** WORK REQUIRED **
Which lines of the data contain the string "negB"? Show each of them.
• • • • • • •
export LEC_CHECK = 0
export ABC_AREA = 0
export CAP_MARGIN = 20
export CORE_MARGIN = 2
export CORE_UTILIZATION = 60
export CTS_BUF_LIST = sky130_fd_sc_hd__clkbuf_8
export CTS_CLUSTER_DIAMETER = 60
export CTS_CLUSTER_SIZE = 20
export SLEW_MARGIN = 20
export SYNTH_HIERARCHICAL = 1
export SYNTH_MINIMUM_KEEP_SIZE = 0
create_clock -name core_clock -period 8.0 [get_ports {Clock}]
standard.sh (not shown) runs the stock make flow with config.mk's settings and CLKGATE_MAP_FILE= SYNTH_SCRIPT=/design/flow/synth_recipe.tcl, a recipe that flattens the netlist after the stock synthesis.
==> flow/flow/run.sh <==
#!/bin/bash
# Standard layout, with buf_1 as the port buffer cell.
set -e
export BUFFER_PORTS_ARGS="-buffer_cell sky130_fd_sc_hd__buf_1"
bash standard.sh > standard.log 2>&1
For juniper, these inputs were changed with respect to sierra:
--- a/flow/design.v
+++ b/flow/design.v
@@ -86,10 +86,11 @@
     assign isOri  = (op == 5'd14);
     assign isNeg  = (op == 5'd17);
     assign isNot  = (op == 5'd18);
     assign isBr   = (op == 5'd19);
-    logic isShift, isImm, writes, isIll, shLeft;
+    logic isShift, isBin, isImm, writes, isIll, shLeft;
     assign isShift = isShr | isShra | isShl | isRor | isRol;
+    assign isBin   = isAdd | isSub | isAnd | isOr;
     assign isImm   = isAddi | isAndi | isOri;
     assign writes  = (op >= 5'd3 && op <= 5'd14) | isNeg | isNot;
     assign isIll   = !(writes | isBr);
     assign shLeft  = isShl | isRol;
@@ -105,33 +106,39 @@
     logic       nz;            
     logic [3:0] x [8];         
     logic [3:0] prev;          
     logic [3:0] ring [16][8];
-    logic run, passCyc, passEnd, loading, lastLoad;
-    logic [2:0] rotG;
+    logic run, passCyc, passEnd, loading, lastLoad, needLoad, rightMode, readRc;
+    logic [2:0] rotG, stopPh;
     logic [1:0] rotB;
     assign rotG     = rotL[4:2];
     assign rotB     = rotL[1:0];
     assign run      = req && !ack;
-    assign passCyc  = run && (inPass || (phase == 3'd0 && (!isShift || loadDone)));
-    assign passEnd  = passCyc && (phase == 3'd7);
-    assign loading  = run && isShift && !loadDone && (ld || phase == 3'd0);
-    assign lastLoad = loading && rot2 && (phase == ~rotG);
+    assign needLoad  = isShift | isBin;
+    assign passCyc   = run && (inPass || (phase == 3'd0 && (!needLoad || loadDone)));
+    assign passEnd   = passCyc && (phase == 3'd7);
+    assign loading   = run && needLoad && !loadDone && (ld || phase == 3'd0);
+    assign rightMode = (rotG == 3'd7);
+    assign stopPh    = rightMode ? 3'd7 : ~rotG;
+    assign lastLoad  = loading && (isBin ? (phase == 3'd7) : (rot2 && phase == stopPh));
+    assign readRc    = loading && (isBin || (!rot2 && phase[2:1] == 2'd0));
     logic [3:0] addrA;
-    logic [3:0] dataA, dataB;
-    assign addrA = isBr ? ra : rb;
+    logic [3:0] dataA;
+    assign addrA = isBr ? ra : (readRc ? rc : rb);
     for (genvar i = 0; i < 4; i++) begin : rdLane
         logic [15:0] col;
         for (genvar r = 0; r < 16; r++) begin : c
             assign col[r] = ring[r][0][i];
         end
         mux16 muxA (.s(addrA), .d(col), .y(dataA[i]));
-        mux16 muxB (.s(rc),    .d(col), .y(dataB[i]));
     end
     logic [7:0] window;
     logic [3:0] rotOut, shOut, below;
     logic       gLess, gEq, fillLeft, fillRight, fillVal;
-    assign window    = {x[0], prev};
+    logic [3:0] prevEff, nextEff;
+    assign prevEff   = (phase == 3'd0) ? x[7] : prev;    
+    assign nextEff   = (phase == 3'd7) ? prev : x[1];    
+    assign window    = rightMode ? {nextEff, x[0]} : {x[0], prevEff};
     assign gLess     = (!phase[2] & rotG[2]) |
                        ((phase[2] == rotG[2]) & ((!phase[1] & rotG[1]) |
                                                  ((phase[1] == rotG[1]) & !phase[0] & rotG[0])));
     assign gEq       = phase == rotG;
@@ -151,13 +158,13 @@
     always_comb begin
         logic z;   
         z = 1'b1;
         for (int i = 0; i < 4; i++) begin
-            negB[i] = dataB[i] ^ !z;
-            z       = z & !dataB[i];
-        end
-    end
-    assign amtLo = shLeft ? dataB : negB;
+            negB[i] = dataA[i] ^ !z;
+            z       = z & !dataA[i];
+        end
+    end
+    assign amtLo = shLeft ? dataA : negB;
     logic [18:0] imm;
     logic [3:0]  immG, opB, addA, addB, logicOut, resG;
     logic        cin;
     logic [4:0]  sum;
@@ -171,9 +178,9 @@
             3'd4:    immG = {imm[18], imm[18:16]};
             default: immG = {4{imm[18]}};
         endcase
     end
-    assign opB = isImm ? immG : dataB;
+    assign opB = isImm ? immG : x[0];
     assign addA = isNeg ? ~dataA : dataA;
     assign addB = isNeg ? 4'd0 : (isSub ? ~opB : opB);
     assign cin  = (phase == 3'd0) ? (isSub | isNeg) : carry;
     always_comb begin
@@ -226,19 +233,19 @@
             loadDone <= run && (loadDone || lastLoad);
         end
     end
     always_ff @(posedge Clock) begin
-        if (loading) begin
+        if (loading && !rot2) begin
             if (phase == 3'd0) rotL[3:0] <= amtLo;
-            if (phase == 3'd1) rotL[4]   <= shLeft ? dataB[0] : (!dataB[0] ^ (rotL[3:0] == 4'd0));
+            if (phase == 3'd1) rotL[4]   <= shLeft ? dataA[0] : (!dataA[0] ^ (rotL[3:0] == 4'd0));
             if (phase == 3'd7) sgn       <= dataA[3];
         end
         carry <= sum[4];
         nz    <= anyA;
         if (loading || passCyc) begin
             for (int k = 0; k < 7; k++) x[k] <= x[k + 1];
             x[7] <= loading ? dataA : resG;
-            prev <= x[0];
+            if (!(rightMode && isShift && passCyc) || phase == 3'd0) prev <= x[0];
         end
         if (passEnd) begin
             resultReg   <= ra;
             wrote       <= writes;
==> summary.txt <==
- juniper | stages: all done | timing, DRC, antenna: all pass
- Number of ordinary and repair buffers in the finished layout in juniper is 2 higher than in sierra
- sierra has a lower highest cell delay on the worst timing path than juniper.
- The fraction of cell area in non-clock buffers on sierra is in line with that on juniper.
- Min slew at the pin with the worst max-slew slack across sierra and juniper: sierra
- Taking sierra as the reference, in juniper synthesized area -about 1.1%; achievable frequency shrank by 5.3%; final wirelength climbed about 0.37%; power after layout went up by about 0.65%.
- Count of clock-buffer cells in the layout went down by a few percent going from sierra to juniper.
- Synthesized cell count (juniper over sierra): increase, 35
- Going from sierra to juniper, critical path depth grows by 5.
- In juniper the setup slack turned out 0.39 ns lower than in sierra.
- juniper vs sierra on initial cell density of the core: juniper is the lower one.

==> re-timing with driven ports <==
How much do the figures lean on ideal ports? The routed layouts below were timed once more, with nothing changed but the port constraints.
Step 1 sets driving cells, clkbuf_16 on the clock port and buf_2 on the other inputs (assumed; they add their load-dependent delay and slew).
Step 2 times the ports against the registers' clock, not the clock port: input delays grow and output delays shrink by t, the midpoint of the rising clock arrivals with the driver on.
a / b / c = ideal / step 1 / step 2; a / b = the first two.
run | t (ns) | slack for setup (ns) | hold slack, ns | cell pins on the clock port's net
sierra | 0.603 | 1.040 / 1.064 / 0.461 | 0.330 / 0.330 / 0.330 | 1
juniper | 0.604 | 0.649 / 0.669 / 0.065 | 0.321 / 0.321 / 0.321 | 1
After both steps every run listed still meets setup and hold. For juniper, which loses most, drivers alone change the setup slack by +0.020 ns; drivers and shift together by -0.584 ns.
What follows belongs to an exercise in optimizing a design on an open flow for small area and a short achievable clock period; a production flow would make more cautious choices.
Function was checked by simulation only, so behaviour that the tests miss may differ from the original.
Power is estimated from default activity; no workload was simulated.

==> run a: inputs <==
==> flow/design.v <==
`timescale 1ns/1ps
package cpu_pkg;
    localparam int reg_width = 32;
    localparam int reg_count = 16;
    localparam int imm_width = 16;
    localparam int pc_step   = 4;
    typedef logic [reg_width-1:0] t_reg;
    typedef logic [$clog2(reg_count)-1:0] t_reg_index;
    typedef t_reg t_regs [reg_count];
    typedef enum logic [1:0] {
        IT_BOTTOM   = 2'd0,
        IT_TOP      = 2'd1,
        IT_UNSIGNED = 2'd2,
        IT_SIGNED   = 2'd3
    } t_imm_type;
    typedef enum logic [3:0] {
        OP_NOP  = 4'h0,
        OP_ADD  = 4'h1,
        OP_SUB  = 4'h2,
        OP_AND  = 4'h3,
        OP_OR   = 4'h4,
        OP_XOR  = 4'h5,
        OP_LDI  = 4'h6,
        OP_JUMP = 4'h7,
        OP_BZ   = 4'h8
    } t_opcode;
    typedef struct packed {
        t_opcode                opcode;
        t_reg_index             rd;
        t_reg_index             rs1;
        t_reg_index             rs2;
        logic [imm_width-1:0]   imm;
    } t_instr;
    typedef struct packed {
        logic                   write;
        logic                   write_immediate;
        t_reg_index             index;
        t_reg                   data;
        logic [imm_width-1:0]   imm;
        t_imm_type              imm_type;
    } t_reg_update;
    typedef struct packed {
        logic                   jump;
        logic                   inc;
        logic                   branch;
        t_reg                   jump_target;
        logic [imm_width-1:0]   branch_offset;
    } t_pc_update;
endpackage
From an optimization exercise on the open Yosys and OpenROAD flow, aimed at small area and few clock cycles; shortcuts taken in it are not production practice. The RTL was checked by simulation tests, not by an equivalence proof against the original design. No activity file was given, so power comes from the tool's default toggle rates.

**run.sh**
```bash
#!/bin/bash
# synth_recipe.tcl (not shown) runs the flow's synth.tcl, then flattens the netlist and writes it again
# the make line also repeats each setting of config.mk as NAME=value (left out here)
make -C /OpenROAD-flow-scripts/flow DESIGN_CONFIG=/design/flow/config.mk WORK_HOME=/design/flow/orfs CLKGATE_MAP_FILE= SYNTH_SCRIPT=/design/flow/synth_recipe.tcl finish
```
**config.mk**
```make
export PLATFORM = sky130hd
export DESIGN_NAME = cache
export DESIGN_NICKNAME = cache
export VERILOG_FILES = /design/flow/design.v
export SDC_FILE = /design/flow/constraint.sdc
export NUM_CORES = 4
export LEC_CHECK = 0
export CAP_MARGIN = 20
export CELL_PAD_IN_SITES_DETAIL_PLACEMENT = 1
export CELL_PAD_IN_SITES_GLOBAL_PLACEMENT = 1
export CORE_MARGIN = 2
export CORE_UTILIZATION = 30
export PLACE_DENSITY = 0.4
export SLEW_MARGIN = 20
```
**constraint.sdc**
```tcl
create_clock -name core_clock -period 12.0 [get_ports {clk}]
set_input_delay 2.4000 -clock core_clock [delete_from_list [all_inputs] [get_ports {clk}]]
set_output_delay 2.4000 -clock core_clock [all_outputs]
set_load 0.01 [all_outputs]
```
From an optimization exercise on the open Yosys and OpenROAD flow, aimed at small area, a short achievable clock period and few clock cycles; shortcuts taken in it are not production practice. At most, simulation tests tie the RTL to the original design; equivalence was not proved. Power figures rest on the tool's default switching activity, not on a simulated workload.

==> inputs of v25 <==
==> flow/design.v (excerpt) <==
module stereo_rms_level_smoother (
  input  wire logic                 clk,
  input  wire logic                 rst_n,
  input  wire logic                 in_valid,
  output logic                      in_stall,
  input  wire logic signed [15:0]   in_left_sample,
  input  wire logic signed [15:0]   in_right_sample,
  input  wire logic                 in_last_frame,
  output logic                      out_valid,
  input  wire logic                 out_stall,
  output logic [14:0]               out_rms_level,
  output logic [14:0]               out_smoothed_level,
  output logic [11:0]               out_radius,
  input  wire logic                 cfg_we,
  input  wire logic [2:0]           cfg_index,
  input  wire logic [15:0]          cfg_wdata
);
  logic [15:0] cfg_w;
  logic [14:0] cfg_th, cfg_d;
  logic [11:0] cfg_lo, cfg_hi;
  always_ff @(posedge clk) begin
    if (!rst_n) begin
      cfg_w  <= srls_pkg::RST_SMOOTHING_WEIGHT;
      cfg_th <= srls_pkg::RST_LEVEL_THRESHOLD;
      cfg_d  <= srls_pkg::RST_MAP_INPUT_SPAN;
      cfg_lo <= srls_pkg::RST_OUTPUT_LOW;
      cfg_hi <= srls_pkg::RST_OUTPUT_HIGH;
    end else if (cfg_we) begin
      case (cfg_index)
        3'd0: cfg_w  <= cfg_wdata;
        3'd1: cfg_th <= cfg_wdata[14:0];
        3'd2: cfg_d  <= (cfg_wdata[14:0] == 15'd0) ? 15'd1 : cfg_wdata[14:0];
        3'd3: cfg_lo <= cfg_wdata[11:0];
        3'd4: cfg_hi <= cfg_wdata[11:0];
        default: ;
      endcase
    end
  end
  logic [15:0] lm_r, rm_r;
  logic        v_r, en_r, last_r;
  logic        closed_r, closed_n, stall_r;
  logic        a_ready, a_ready_n, a_ready2_n;
  logic        take, en_next, closing;
  logic [37:0] sum_r, carry_r, acc_s, acc_c, sum_s, sum_c, total;
  logic [8:0]  n_r, n_add;
  logic        handoff, fresh_r;
  assign closing  = v_r && last_r;
  assign handoff  = closed_r && a_ready;
  assign in_stall = stall_r;
  assign take     = rst_n && in_valid && !stall_r;
  assign n_add    = n_r + 9'(en_r);
  assign en_next  = take && (closing || closed_r || !n_add[8]);
  assign closed_n = rst_n && (closing || (closed_r && !handoff));
  logic [15:0] l_abs, r_abs;
  assign l_abs = 16'(in_left_sample[15]  ? -in_left_sample  : in_left_sample);
  assign r_abs = 16'(in_right_sample[15] ? -in_right_sample : in_right_sample);
  always_ff @(posedge clk) begin
    v_r     <= take;
    en_r    <= en_next;
  ...
export LEC_CHECK = 0
export CAP_MARGIN = 20
export CORE_MARGIN = 2
export CORE_UTILIZATION = 40
export SLEW_MARGIN = 20
create_clock -name core_clock -period 12.0 [get_ports {clk}]
run.sh (not shown) runs the stock make flow with config.mk's settings and CLKGATE_MAP_FILE= SYNTH_SCRIPT=/design/flow/synth_recipe.tcl, a recipe that flattens the netlist after the stock synthesis.
==> v28 (differences from v25) <==
--- a/flow/design.v
+++ b/flow/design.v
@@ -728,12 +728,13 @@
   input  wire logic        out_stall,
   output logic             idle,
   output logic             idle_n,
   output logic             out_valid,
   output logic             ov_n,
   output logic [14:0]      out_rms,
+  output logic [14:0]      s_cur,
   output logic [14:0]      out_sm,
   output logic [11:0]      out_rad
 );
   logic        busy, above, ovf, neg;
   logic [4:0]  cnt;
   logic [27:0] pr;
@@ -743,13 +744,13 @@
   logic [14:0] dm, ab_s;
   logic [17:0] t, m0, m1, m2, cs_s, cs_c;
   logic [15:0] ov;
   logic [16:0] x1, y1;
   logic [13:0] rs;
   logic [11:0] rad;
-  logic        dhl_co, dlh_co, dm_co, t_co, ov_co, ab_co;
+  logic        dhl_co, dlh_co, dm_co, ov_co, ab_co;
   assign fin    = busy && ((cnt == 5'd0 && !above) || cnt == 5'd18);
   assign busy_n = rst_n && (load || (busy && !fin));
   assign ov_n   = rst_n && (fin || (out_valid && out_stall));
   assign idle   = !busy;
   assign idle_n = !busy_n;
   always_ff @(posedge clk) begin
@@ -759,17 +760,17 @@
   srls_add #(12) u_dlh (.a(lo), .b(~hi), .ci(1'b1), .s(dlh), .co(dlh_co));
   assign amag = neg ? dlh : dhl;
   srls_add #(15) u_dm (.a(d), .b({15{1'b1}}), .ci(1'b0), .s(dm), .co(dm_co));
   assign h = neg ? {2'b0, dm[14:1]} : {2'b0, d[14:1]};
   srls_add #(15) u_ab (.a(th), .b(~smoothed), .ci(1'b1), .s(ab_s), .co(ab_co));
   assign m0   = {2'b0, pr[27:12]};
-  assign m1   = pr[0] ? {3'b0, out_sm} : 18'd0;
-  assign m2   = pr[1] ? {2'b0, out_sm, 1'b0} : 18'd0;
+  assign m1   = pr[0] ? {3'b0, s_cur} : 18'd0;
+  assign m2   = pr[1] ? {2'b0, s_cur, 1'b0} : 18'd0;
   assign cs_s = m0 ^ m1 ^ m2;
   assign cs_c = (m0 & m1) | (m0 & m2) | (m1 & m2);
-  srls_add #(18) u_t (.a(cs_s), .b({cs_c[16:0], 1'b0}), .ci(1'b0), .s(t), .co(t_co));
+  assign t    = cs_s + {cs_c[16:0], 1'b0};
   srls_add #(16) u_ov (.a(pr[27:12]), .b(~{1'b0, d}), .ci(1'b1), .s(ov), .co(ov_co));
   assign y1 = {pr[27:12], pr[11]};
   assign x1 = 17'(({y1, 1'b1} + {{2'b0, d} ^ {17{!pr[27]}}, !pr[27]}) >> 1);
   assign rs = 14'(({14'(lo), 1'b1} + {14'(pr[11:0]) ^ {14{neg}}, neg}) >> 1);
   always_comb begin
     if (ovf)          rad = neg ? 12'd0 : 12'd4095;
@@ -778,18 +779,19 @@
     else              rad = rs[11:0];
   end
   always_ff @(posedge clk) begin
     busy      <= busy_n;
     out_valid <= ov_n;
     if (!rst_n) begin
-      out_sm <= '0;
+      s_cur <= '0;
     end else if (load) begin
-      out_sm <= smoothed;
+      s_cur <= smoothed;
     end
     if (load) begin
       out_rms <= rms;
+      out_sm  <= smoothed;
     end
   end
   always_ff @(posedge clk) begin
     if (pre) begin
       cnt   <= '0;
       above <= !ab_co;
@@ -904,22 +906,22 @@
     end else begin
       n_r      <= handoff ? 9'(en_r) : n_add;
       closed_r <= closed_n;
     end
   end
   logic        xfer, pre, b_idle, b_idle_n, ov_n;
-  logic [14:0] rms, smoothed;
+  logic [14:0] rms, smoothed, s_cur;
   srls_seq u_level (
     .clk       (clk),
     .rst_n     (rst_n),
     .start     (handoff),
     .closed_n  (closed_n),
     .sum       (total),
     .n         (n_r),
     .w         (cfg_w),
-    .s_prev    (out_smoothed_level),
+    .s_prev    (s_cur),
     .b_idle    (b_idle),
     .b_idle_n  (b_idle_n),
     .ov        (out_valid),
     .ov_n      (ov_n),
     .out_stall (out_stall),
     .ready     (a_ready),
@@ -944,11 +946,12 @@
     .out_stall (out_stall),
     .idle      (b_idle),
     .idle_n    (b_idle_n),
     .out_valid (out_valid),
     .ov_n      (ov_n),
     .out_rms   (out_rms_level),
+    .s_cur     (s_cur),
     .out_sm    (out_smoothed_level),
     .out_rad   (out_radius)
   );
 endmodule
 `default_nettype wire
CAP_MARGIN = 60   (was 20)
SLEW_MARGIN = 60   (was 20)
==> run summary <==
|  | v28 | v25 |
|---|---|---|
| Result of the run | complete, no violations | complete, no violations |
| Number of placed instances with taps included | 4531 | 4470 |
| Largest stage delay, worst path | 0.54 ns | 0.84 ns |
| Non-clock buffers | 130 | 122 |
| Count of unique library cells instantiated by Yosys | 76 | 74 |
| Area occupied by multi-input gates | 20200 um2 | 20100 um2 |
| Largest clock skew in the final design | 0.0623 ns | 0.0310 ns |
| Int Pwr | 3.35 mW | 3.35 mW |
| WP depth | 13 | 17 |
| Cell with the largest stage delay on the worst path | sky130_fd_sc_hd__fa_1 | sky130_fd_sc_hd__edfxtp_1 |
| Critical path origin | u_level.dfull$_DFF_P_ | u_map.pr[1]$_DFFE_PP_ |
| Number of core rows | 103 | 102 |
| Global-route track usage on met2 | 30.6% | 30.6% |
| Non-clk buf share | 3.53% | 3.32% |
| Mapped cell area | 31800 um2 | 31400 um2 |
| Tap Count | 1050 | 1040 |
| Post-Synth Simple-Gate Area | 17.1% | 16.4% |
| Portion of total power attributed to sequential cells | 35.7% | 34.7% |
| Arrival time of data at the critical path endpoint | 5.42 ns | 4.80 ns |
| Total wirelength of the detailed-routed design | 75800 um | 73600 um |
| Share of the synthesized area in compound gates (AO/OA/AOI/OAI) | 11.5% | 12.1% |
| Inverters excl. clock | 387 | 402 |
| Worst-case setup slack after placement | 6.99 ns | 7.38 ns |
| WP data required | 12.50 ns | 12.33 ns |
| Clock buf count | 64 | 71 |
| Most common cell on crit path | sky130_fd_sc_hd__fa_1 | sky130_fd_sc_hd__a21o_1 |
Testbench counts of v25, summed over its fixed seeds: cycles 6,944.
No functional check of the RTL was part of v28.

[afterwards: timing with drivers on the ports]
In the flow no input, the clock included, has a driving cell. The finished layouts below were timed again as built, in two steps. Step 1 assumes that a clkbuf_16 drives the clock port and a buf_2 every other input. Step 2, shift: input delay + t, output delay - t, t = (earliest + latest rising clock arrival at the registers) / 2. This alone moves slack from input paths to output paths. Three values: ideal ports, drivers, drivers and shift; two values: the first two.
| run | t (ns) | setup WS [ns] | worst register clock-pin slew, ns |
|---|---|---|---|
| v25 | 0.645 | 7.536 / 7.536 / 7.390 | 0.07 / 0.07 |
| v28 | 0.657 | 7.080 / 7.080 / 7.080 | 0.07 / 0.07 |
After both steps every run listed still meets setup and hold. The setup slack of v25, which loses most, moves by 0.000 ns with the drivers and by -0.146 ns with both steps.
• • • • • • •
** EXERCISE RESPONSE **
-            negB[i] = dataB[i] ^ !z;
-    assign amtLo = shLeft ? dataB : negB;
+            negB[i] = dataA[i] ^ !z;
+    assign amtLo = shLeft ? dataA : negB;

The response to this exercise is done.